(Records from a collection)
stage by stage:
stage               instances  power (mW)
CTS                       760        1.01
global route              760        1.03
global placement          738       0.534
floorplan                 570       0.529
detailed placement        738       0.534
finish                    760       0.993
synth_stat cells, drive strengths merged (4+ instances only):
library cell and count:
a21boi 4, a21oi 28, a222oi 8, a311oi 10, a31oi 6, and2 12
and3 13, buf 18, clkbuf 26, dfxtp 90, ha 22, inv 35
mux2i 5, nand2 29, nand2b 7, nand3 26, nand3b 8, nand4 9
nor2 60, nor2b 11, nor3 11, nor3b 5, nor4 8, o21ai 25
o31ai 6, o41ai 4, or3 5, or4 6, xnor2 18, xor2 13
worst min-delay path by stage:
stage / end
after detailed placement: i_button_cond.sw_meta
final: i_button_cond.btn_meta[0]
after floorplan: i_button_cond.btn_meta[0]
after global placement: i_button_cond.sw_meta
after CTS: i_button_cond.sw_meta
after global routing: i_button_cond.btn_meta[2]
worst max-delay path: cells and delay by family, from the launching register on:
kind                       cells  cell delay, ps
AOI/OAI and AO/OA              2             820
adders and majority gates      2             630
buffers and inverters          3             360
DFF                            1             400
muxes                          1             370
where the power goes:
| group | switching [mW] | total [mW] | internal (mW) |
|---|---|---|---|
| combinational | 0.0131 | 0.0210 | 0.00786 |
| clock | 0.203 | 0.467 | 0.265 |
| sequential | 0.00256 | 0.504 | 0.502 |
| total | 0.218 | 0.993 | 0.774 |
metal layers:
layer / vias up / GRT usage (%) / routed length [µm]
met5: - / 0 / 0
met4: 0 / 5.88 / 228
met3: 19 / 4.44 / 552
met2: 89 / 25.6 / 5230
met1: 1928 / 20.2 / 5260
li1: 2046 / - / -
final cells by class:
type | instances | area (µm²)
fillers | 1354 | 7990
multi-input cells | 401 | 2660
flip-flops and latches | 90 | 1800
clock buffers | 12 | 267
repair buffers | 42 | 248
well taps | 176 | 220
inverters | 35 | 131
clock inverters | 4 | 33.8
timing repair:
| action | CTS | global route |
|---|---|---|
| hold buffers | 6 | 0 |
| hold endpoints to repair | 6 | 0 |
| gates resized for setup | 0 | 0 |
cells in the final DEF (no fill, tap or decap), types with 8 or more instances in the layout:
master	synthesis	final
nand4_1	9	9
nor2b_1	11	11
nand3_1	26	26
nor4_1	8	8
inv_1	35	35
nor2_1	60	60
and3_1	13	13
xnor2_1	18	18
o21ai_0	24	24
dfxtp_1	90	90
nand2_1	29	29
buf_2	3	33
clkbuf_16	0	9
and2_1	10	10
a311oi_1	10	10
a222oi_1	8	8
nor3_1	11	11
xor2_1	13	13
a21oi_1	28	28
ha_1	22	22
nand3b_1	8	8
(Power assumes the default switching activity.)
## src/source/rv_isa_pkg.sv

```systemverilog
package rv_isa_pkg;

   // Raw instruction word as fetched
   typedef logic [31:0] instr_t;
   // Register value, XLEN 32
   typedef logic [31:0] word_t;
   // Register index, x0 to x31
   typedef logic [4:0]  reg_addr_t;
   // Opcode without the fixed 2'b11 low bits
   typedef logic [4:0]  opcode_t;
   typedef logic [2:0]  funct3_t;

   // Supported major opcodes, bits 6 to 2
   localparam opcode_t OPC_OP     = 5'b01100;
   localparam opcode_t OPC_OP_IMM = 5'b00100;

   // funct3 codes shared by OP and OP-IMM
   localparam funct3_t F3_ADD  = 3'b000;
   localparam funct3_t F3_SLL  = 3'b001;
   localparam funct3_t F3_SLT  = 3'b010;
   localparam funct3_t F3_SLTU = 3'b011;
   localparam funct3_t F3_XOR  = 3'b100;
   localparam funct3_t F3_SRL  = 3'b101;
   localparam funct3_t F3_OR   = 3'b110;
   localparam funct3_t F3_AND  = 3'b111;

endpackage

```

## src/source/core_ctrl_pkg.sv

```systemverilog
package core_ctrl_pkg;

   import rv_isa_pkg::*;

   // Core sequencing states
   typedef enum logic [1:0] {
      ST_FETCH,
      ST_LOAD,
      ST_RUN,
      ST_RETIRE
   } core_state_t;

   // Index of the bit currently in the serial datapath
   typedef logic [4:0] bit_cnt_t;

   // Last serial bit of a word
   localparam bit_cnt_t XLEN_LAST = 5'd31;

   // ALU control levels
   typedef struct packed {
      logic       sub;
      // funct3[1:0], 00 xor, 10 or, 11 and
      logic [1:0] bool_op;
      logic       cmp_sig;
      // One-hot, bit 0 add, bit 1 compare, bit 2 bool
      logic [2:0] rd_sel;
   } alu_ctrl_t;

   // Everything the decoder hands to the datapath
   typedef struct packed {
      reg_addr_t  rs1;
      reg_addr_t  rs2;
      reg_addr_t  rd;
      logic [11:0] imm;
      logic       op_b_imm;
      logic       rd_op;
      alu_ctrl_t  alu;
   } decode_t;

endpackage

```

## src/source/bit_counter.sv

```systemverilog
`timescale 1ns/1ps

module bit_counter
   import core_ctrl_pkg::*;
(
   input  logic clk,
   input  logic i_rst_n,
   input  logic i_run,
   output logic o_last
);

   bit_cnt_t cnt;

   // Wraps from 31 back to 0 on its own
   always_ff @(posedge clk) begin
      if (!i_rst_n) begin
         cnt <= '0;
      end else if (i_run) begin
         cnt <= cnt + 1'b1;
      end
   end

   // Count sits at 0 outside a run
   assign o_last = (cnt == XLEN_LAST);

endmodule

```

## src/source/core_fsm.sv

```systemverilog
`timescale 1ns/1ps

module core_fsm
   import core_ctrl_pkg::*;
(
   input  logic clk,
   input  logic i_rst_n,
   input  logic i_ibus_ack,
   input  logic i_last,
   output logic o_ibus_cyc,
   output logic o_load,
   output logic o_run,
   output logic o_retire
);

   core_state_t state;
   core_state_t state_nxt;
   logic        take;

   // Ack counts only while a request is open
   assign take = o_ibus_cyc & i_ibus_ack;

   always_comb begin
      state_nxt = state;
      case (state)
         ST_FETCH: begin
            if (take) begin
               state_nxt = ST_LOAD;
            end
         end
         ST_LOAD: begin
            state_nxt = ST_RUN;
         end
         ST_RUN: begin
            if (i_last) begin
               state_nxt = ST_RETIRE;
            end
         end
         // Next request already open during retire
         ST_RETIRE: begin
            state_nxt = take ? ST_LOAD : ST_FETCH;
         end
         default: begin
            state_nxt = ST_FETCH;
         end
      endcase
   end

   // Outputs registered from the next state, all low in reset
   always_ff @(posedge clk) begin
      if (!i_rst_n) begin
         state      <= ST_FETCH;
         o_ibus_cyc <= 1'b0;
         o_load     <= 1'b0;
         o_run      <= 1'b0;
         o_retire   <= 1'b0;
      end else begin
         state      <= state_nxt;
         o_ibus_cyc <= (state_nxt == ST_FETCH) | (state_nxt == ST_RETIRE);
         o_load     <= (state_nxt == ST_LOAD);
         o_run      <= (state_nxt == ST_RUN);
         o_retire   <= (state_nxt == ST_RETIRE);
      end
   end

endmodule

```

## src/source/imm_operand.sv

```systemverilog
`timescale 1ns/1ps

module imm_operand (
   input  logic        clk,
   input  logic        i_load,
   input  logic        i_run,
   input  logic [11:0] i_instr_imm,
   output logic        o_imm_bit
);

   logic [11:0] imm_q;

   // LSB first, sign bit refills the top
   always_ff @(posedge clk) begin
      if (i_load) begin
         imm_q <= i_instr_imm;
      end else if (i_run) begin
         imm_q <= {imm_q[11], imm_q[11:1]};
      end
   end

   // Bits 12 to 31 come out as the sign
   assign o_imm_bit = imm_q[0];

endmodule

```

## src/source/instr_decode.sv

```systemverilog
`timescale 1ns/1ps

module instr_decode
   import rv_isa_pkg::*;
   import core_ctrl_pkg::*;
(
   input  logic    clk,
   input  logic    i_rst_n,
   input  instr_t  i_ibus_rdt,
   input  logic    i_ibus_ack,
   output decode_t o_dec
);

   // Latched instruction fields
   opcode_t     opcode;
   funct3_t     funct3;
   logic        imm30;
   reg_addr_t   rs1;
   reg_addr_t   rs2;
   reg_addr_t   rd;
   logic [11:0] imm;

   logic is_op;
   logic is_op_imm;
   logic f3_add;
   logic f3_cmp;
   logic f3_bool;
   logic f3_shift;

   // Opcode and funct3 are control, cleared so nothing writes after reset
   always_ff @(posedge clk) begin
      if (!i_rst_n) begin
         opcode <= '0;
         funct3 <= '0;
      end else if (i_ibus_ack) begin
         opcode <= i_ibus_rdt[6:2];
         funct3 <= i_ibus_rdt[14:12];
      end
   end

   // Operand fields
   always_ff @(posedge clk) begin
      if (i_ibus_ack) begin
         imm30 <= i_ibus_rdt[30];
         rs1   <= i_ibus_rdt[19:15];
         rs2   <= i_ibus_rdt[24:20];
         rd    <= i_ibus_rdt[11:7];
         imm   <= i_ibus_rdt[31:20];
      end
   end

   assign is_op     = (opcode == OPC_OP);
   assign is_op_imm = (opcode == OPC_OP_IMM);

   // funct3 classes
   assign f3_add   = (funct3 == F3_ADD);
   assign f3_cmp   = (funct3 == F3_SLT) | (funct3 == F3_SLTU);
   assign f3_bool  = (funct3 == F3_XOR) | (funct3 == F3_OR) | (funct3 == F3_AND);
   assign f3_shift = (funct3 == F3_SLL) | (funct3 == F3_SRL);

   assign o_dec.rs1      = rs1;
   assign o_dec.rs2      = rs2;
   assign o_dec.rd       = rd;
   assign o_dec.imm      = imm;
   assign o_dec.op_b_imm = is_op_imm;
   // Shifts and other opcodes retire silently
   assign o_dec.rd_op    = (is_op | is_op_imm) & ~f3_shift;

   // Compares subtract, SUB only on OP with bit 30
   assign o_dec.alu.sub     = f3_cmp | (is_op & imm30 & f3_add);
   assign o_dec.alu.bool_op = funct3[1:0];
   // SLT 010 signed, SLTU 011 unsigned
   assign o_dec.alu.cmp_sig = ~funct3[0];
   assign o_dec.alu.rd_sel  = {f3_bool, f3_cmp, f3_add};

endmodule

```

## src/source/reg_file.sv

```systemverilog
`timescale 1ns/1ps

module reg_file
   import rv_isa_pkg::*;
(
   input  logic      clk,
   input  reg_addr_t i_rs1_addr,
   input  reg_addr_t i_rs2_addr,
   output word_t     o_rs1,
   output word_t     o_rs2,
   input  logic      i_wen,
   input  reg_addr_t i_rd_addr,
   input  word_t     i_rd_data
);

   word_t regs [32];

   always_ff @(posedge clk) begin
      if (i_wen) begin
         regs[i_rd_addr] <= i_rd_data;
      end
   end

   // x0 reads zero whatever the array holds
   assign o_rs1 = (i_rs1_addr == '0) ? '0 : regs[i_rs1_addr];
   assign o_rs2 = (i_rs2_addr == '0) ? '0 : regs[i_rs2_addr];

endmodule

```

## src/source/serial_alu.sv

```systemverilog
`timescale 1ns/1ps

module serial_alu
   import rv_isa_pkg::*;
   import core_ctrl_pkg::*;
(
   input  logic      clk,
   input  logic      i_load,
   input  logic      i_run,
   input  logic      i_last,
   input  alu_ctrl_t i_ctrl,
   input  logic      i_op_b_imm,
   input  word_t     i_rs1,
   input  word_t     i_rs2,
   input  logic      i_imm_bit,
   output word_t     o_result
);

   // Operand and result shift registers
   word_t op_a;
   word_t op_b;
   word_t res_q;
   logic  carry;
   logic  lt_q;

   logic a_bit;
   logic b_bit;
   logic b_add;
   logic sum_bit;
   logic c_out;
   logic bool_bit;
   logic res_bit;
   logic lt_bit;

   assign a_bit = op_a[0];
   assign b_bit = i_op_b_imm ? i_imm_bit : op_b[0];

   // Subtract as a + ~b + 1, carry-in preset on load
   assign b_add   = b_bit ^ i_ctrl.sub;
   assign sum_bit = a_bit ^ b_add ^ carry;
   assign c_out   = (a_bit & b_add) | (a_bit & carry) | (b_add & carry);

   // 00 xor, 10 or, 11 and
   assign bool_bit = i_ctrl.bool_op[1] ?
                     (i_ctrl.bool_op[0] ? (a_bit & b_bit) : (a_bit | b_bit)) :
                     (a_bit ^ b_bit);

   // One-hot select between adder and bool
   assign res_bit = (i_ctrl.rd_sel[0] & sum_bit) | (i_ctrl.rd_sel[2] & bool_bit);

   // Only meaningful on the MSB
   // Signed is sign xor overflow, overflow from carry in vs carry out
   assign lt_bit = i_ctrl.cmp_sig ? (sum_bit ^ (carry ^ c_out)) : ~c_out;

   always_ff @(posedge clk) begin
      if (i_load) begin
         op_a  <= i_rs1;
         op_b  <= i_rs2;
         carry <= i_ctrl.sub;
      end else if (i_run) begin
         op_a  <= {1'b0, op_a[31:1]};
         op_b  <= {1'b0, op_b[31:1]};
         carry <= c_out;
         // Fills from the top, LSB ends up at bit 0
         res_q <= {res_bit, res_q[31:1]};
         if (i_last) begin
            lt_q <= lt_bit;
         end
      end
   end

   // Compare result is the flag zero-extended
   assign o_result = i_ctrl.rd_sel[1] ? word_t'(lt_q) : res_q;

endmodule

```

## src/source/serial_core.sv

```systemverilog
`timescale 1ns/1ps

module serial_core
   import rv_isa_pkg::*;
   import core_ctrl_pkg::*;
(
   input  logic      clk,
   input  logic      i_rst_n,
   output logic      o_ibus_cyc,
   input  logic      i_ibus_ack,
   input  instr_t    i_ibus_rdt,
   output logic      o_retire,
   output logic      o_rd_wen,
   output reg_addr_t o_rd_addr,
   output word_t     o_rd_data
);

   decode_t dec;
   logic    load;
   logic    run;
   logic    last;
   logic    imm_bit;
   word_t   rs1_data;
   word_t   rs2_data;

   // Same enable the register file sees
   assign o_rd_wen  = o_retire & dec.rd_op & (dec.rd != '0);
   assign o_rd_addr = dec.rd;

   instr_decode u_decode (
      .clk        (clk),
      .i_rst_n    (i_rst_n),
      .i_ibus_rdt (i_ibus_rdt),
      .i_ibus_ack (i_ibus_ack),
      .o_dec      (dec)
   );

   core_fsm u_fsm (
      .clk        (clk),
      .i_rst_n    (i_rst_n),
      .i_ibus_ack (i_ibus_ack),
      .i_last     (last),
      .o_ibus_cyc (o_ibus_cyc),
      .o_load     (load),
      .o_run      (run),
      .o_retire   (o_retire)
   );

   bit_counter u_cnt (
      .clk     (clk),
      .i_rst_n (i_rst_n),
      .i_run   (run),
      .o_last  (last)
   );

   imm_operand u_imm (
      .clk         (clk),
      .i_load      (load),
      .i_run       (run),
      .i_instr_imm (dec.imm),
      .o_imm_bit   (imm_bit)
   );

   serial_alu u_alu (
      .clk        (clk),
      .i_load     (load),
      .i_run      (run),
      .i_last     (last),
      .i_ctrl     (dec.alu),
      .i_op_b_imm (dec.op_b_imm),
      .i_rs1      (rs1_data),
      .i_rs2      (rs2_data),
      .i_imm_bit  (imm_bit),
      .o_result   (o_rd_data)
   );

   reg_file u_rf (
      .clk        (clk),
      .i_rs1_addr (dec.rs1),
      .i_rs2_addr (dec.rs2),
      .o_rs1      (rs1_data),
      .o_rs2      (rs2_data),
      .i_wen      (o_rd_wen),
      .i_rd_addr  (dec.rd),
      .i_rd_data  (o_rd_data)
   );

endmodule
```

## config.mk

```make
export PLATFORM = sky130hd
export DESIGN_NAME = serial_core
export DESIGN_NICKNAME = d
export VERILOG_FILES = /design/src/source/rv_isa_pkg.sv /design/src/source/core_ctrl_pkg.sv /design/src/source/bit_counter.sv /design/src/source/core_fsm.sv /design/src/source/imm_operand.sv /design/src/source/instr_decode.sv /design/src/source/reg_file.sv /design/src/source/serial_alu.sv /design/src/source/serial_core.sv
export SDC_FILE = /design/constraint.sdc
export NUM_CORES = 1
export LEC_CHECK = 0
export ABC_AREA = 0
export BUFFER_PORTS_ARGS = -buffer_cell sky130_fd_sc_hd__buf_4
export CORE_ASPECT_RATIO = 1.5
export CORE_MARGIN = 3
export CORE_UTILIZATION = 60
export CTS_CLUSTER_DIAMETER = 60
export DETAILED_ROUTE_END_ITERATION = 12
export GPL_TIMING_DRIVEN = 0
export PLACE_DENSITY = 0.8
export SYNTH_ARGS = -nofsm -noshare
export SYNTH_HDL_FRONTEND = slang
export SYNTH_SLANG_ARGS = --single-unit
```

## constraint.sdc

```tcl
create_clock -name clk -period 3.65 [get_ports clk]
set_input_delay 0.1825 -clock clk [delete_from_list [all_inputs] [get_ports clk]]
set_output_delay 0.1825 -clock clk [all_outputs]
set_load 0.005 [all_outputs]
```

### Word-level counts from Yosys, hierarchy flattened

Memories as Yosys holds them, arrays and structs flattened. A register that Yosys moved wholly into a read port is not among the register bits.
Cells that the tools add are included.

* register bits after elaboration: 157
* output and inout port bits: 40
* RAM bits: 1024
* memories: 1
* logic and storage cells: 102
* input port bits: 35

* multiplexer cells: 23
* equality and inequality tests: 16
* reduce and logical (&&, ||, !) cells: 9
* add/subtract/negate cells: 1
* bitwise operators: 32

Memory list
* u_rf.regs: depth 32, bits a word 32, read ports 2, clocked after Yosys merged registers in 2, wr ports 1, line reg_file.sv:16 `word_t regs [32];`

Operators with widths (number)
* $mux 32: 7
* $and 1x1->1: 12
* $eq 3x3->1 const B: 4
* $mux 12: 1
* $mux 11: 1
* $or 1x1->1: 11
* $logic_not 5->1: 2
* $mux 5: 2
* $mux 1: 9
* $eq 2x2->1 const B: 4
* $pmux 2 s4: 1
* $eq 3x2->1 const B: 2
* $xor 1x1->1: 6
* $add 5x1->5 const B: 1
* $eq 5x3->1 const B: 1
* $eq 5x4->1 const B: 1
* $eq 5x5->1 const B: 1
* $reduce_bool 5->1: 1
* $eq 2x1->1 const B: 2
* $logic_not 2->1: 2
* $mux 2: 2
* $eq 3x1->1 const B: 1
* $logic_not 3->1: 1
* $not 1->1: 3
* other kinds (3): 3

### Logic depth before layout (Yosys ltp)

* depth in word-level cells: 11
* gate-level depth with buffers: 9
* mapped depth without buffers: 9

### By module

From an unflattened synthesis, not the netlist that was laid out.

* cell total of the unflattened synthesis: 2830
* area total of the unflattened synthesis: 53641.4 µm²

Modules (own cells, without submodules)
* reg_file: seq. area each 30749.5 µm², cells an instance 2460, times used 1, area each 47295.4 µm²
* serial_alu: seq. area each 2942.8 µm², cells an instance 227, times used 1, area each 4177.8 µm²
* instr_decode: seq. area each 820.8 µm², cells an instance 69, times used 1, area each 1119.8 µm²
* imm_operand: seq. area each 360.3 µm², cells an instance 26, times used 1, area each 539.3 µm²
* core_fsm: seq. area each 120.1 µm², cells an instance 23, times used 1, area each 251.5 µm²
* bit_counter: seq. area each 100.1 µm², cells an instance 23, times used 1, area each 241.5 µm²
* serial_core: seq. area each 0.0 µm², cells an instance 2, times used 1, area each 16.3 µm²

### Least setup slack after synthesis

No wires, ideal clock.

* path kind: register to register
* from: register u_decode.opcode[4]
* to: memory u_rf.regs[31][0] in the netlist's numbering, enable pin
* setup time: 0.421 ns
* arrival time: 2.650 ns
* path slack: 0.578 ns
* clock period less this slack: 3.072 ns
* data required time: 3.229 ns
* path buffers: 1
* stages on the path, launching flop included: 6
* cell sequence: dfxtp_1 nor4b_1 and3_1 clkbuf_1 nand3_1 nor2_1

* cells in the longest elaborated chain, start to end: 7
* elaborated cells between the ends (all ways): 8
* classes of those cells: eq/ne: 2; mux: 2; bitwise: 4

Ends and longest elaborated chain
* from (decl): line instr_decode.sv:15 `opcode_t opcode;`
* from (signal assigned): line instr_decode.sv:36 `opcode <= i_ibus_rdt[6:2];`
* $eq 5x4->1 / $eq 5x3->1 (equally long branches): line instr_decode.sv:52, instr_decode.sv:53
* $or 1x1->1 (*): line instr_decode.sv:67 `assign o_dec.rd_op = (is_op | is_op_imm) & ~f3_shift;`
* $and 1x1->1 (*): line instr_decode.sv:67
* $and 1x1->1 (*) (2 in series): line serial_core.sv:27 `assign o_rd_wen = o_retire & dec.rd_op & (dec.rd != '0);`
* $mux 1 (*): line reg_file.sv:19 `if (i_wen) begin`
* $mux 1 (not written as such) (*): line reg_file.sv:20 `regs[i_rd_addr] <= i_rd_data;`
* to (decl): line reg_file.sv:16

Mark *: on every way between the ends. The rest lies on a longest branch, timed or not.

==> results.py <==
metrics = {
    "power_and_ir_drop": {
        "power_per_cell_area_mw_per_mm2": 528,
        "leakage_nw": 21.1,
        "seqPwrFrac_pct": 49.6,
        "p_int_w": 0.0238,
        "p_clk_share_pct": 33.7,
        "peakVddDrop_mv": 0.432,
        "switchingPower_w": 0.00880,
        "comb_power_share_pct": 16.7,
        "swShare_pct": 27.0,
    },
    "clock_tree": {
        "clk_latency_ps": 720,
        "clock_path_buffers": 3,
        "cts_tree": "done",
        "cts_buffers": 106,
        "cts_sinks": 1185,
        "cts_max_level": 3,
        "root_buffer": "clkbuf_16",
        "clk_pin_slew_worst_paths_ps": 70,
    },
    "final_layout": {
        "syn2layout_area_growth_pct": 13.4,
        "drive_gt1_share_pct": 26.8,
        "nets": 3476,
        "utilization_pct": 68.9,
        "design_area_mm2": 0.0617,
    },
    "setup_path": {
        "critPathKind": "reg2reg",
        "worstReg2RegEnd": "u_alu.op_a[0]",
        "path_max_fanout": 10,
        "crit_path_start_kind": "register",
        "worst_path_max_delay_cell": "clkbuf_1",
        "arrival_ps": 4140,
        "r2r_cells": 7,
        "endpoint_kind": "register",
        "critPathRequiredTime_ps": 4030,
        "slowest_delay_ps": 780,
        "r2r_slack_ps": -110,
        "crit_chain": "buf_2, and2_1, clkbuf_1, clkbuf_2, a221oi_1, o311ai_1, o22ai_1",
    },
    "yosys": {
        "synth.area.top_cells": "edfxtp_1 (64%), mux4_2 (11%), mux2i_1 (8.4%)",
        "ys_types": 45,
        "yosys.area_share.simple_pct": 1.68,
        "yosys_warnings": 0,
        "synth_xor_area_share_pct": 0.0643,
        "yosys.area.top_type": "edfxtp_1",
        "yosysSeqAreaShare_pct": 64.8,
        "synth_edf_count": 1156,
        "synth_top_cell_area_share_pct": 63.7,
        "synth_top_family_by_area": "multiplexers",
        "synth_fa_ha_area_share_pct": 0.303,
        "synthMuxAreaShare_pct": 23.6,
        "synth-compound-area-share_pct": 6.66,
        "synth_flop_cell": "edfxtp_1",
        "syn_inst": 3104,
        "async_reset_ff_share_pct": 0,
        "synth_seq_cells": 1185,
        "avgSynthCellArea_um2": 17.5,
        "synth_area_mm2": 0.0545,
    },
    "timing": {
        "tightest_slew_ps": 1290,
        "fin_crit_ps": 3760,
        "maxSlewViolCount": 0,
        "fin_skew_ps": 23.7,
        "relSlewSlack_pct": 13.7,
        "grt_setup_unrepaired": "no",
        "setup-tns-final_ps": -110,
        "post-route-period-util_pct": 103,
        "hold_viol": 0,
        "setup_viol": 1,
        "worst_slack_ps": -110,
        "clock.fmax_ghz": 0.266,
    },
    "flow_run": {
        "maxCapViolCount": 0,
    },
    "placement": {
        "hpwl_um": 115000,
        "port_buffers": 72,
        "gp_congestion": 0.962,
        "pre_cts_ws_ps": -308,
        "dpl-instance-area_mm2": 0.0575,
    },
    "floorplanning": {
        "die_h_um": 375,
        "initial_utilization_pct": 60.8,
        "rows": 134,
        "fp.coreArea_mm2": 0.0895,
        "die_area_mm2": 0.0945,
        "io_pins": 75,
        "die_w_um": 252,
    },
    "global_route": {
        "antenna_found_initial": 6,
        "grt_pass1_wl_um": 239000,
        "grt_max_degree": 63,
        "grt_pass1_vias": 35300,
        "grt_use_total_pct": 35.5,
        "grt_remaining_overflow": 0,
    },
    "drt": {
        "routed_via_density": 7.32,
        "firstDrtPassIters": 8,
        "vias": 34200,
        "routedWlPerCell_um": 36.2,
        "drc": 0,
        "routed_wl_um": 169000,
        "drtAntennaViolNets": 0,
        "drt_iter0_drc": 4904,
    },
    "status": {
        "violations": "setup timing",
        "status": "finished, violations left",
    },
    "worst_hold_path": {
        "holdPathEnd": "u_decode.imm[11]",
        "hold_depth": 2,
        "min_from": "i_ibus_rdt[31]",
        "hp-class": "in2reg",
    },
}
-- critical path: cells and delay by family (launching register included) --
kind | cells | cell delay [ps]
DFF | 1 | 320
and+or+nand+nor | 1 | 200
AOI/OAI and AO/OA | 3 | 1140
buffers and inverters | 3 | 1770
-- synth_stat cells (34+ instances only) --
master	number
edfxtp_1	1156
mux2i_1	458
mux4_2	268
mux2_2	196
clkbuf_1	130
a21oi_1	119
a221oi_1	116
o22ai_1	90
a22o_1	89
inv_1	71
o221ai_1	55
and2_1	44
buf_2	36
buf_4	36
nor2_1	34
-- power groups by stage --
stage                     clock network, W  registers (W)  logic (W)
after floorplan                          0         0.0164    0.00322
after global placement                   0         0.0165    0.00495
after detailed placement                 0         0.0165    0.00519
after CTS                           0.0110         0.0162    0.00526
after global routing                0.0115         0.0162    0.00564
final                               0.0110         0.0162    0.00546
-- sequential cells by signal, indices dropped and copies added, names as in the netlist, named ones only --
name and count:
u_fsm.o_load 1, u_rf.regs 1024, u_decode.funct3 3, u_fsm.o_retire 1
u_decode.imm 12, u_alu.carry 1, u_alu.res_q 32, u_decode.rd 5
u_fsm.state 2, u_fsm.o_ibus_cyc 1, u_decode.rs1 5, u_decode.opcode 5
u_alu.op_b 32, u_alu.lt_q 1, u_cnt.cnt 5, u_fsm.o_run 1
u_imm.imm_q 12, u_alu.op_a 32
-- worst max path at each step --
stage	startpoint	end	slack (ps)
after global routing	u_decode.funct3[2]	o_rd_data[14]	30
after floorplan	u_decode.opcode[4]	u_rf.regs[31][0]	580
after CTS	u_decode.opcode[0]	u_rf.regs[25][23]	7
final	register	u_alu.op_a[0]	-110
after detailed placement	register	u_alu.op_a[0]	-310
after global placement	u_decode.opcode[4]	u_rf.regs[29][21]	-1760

» **PROBLEM STATEMENT**:
Of the lines above, copy each one that contains the word "gates".

» **ANSWER BOX**:
adders and majority gates      2             630
| gates resized for setup | 0 | 0 |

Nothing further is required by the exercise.